Start of Block

File: config.mk
export PLATFORM = sky130hd
export DESIGN_NAME = systolic_ctrl
export DESIGN_NICKNAME = d
export VERILOG_FILES = /design/src/rtl/systolic_pkg.sv /design/src/rtl/phase_cnt.sv /design/src/rtl/systolic_ctrl.sv
export SDC_FILE = /design/constraint.sdc
export NUM_CORES = 1
export LEC_CHECK = 0
export CAP_MARGIN = 20
export CORE_UTILIZATION = 55
export DETAILED_ROUTE_END_ITERATION = 6
export GPL_TIMING_DRIVEN = 0
export PLACE_DENSITY = 0.73
export SLEW_MARGIN = 25
export SYNTH_ARGS = -nofsm -noshare
export SYNTH_HDL_FRONTEND = slang
export SYNTH_HIERARCHICAL = 1
export SYNTH_SLANG_ARGS = --single-unit
File: constraint.sdc
create_clock -name clk -period 10.8 [get_ports clk]
set_clock_uncertainty 0.05 [all_clocks]
set_input_delay 2.16 -clock clk [delete_from_list [all_inputs] [get_ports clk]]
set_output_delay 2.16 -clock clk [all_outputs]
set_load 0.02 [all_outputs]
File: src/rtl/systolic_pkg.sv
// Shared op codes, FSM state encoding and dataflow mode constants for the systolic controller.
package systolic_pkg;

    // Broadcast PE operation codes
    localparam logic [2:0] OP_W_LOAD   = 3'b001;
    localparam logic [2:0] OP_W_FLOW   = 3'b000;
    localparam logic [2:0] OP_OS_FLOW  = 3'b100;
    localparam logic [2:0] OP_OS_DRAIN = 3'b110;

    // Dataflow modes
    localparam logic MODE_WS = 1'b0;
    localparam logic MODE_OS = 1'b1;

    typedef enum logic [2:0] {
        IDLE,
        WLOAD,
        WFLOW,
        OS_CLR,
        OS_FLOW,
        OS_DRAIN,
        DONE
    } state_t;

endpackage

File: src/rtl/phase_cnt.sv
// Loadable phase up-counter with terminal-count compare against a per-phase limit.
module phase_cnt #(
    parameter int unsigned W = 17
) (
    input  logic         clk,
    input  logic         reset,
    input  logic         clr,
    input  logic         en,
    input  logic [W-1:0] term,
    output logic [W-1:0] count,
    output logic [W-1:0] count_nxt_c,
    output logic         tc_c
);

    // Next count: reload to zero on phase entry, otherwise advance when enabled
    always_comb begin
        count_nxt_c = count;
        if (clr) begin
            count_nxt_c = '0;
        end else if (en) begin
            count_nxt_c = count + W'(1);
        end
    end

    // Count register
    always_ff @(posedge clk or posedge reset) begin
        if (reset) begin
            count <= '0;
        end else begin
            count <= count_nxt_c;
        end
    end

    assign tc_c = (count == term);

endmodule

File: src/rtl/systolic_ctrl.sv
// Job sequencer for a ROWS x COLS systolic array: weight-stationary or output-stationary flow.
module systolic_ctrl
    import systolic_pkg::*;
#(
    parameter int unsigned ROWS      = 4,
    parameter int unsigned COLS      = 4,
    parameter int unsigned CNT_WIDTH = 16
) (
    input  logic                 clk,
    input  logic                 reset,
    input  logic                 start,
    input  logic                 mode,
    input  logic [CNT_WIDTH-1:0] k_len,
    input  logic                 abort,
    output logic [2:0]           operation_signal_out,
    output logic                 acc_clear,
    output logic                 wgt_rd_en,
    output logic                 act_rd_en,
    output logic                 out_wr_en,
    output logic                 busy,
    output logic                 done
);

    // One extra bit so k_len+ROWS+COLS cannot wrap
    localparam int unsigned CW = CNT_WIDTH + 1;

    state_t               state, state_nxt;
    logic                 mode_q, mode_nxt;
    logic [CNT_WIDTH-1:0] k_q, k_nxt;
    logic [CW-1:0]        k_ext, k_ext_nxt;
    logic [CW-1:0]        term, cnt, cnt_nxt;
    logic                 tc;

    logic [2:0]           op_d;
    logic                 clr_d, wgt_d, act_d, out_d, busy_d, done_d;

    assign k_ext     = CW'(k_q);
    assign k_ext_nxt = CW'(k_nxt);

    // Terminal count (phase length - 1) for the current state
    always_comb begin
        term = '0;
        case (state)
            WLOAD:    term = CW'(ROWS - 1);
            WFLOW:    term = k_ext + CW'(ROWS + COLS - 2);
            OS_FLOW:  term = k_ext + CW'(ROWS + COLS - 3);
            OS_DRAIN: term = CW'(ROWS - 1);
            default:  term = '0;
        endcase
    end

    phase_cnt #(
        .W (CW)
    ) u_phase_cnt (
        .clk         (clk),
        .reset       (reset),
        .clr         (state_nxt != state),
        .en          (state_nxt != IDLE),
        .term        (term),
        .count       (cnt),
        .count_nxt_c (cnt_nxt),
        .tc_c        (tc)
    );

    // Next state and job latch; abort from any busy state wins over every other move
    always_comb begin
        state_nxt = state;
        mode_nxt  = mode_q;
        k_nxt     = k_q;
        case (state)
            IDLE: begin
                if (start) begin
                    mode_nxt = mode;
                    k_nxt    = k_len;
                    if (k_len == '0) begin
                        state_nxt = DONE;
                    end else if (mode == MODE_OS) begin
                        state_nxt = OS_CLR;
                    end else begin
                        state_nxt = WLOAD;
                    end
                end
            end
            WLOAD:    if (tc) state_nxt = WFLOW;
            WFLOW:    if (tc) state_nxt = DONE;
            OS_CLR:   if (tc) state_nxt = OS_FLOW;
            OS_FLOW:  if (tc) state_nxt = OS_DRAIN;
            OS_DRAIN: if (tc) state_nxt = DONE;
            DONE:     state_nxt = IDLE;
            default:  state_nxt = IDLE;
        endcase
        if (abort && (state != IDLE)) begin
            state_nxt = IDLE;
        end
    end

    // Moore decode of the upcoming state/phase count, so outputs register alongside state
    always_comb begin
        op_d   = OP_W_FLOW;
        clr_d  = 1'b0;
        wgt_d  = 1'b0;
        act_d  = 1'b0;
        out_d  = 1'b0;
        busy_d = 1'b0;
        done_d = 1'b0;
        case (state_nxt)
            WLOAD: begin
                op_d   = OP_W_LOAD;
                wgt_d  = 1'b1;
                busy_d = 1'b1;
            end
            WFLOW: begin
                busy_d = 1'b1;
                act_d  = (cnt_nxt < k_ext_nxt);
                out_d  = (cnt_nxt >= CW'(ROWS + COLS - 1));
            end
            OS_CLR: begin
                op_d   = OP_OS_FLOW;
                clr_d  = 1'b1;
                busy_d = 1'b1;
            end
            OS_FLOW: begin
                op_d   = OP_OS_FLOW;
                busy_d = 1'b1;
                act_d  = (cnt_nxt < k_ext_nxt);
                wgt_d  = (cnt_nxt < k_ext_nxt);
            end
            OS_DRAIN: begin
                op_d   = OP_OS_DRAIN;
                out_d  = 1'b1;
                busy_d = 1'b1;
            end
            DONE: begin
                busy_d = 1'b1;
                done_d = 1'b1;
            end
            default: ;
        endcase
    end

    // State, job latch and registered outputs
    always_ff @(posedge clk or posedge reset) begin
        if (reset) begin
            state                <= IDLE;
            mode_q               <= MODE_WS;
            k_q                  <= '0;
            operation_signal_out <= 3'b000;
            acc_clear            <= 1'b0;
            wgt_rd_en            <= 1'b0;
            act_rd_en            <= 1'b0;
            out_wr_en            <= 1'b0;
            busy                 <= 1'b0;
            done                 <= 1'b0;
        end else begin
            state                <= state_nxt;
            mode_q               <= mode_nxt;
            k_q                  <= k_nxt;
            operation_signal_out <= op_d;
            acc_clear            <= clr_d;
            wgt_rd_en            <= wgt_d;
            act_rd_en            <= act_d;
            out_wr_en            <= out_d;
            busy                 <= busy_d;
            done                 <= done_d;
        end
    end

endmodule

End of Block

▶ [EXERCISE GOAL]:
Lines of the listing above that contain the word "assign" must all be copied.

▶ [FINISHED TASK]:
    assign tc_c = (count == term);
    assign k_ext     = CW'(k_q);
    assign k_ext_nxt = CW'(k_nxt);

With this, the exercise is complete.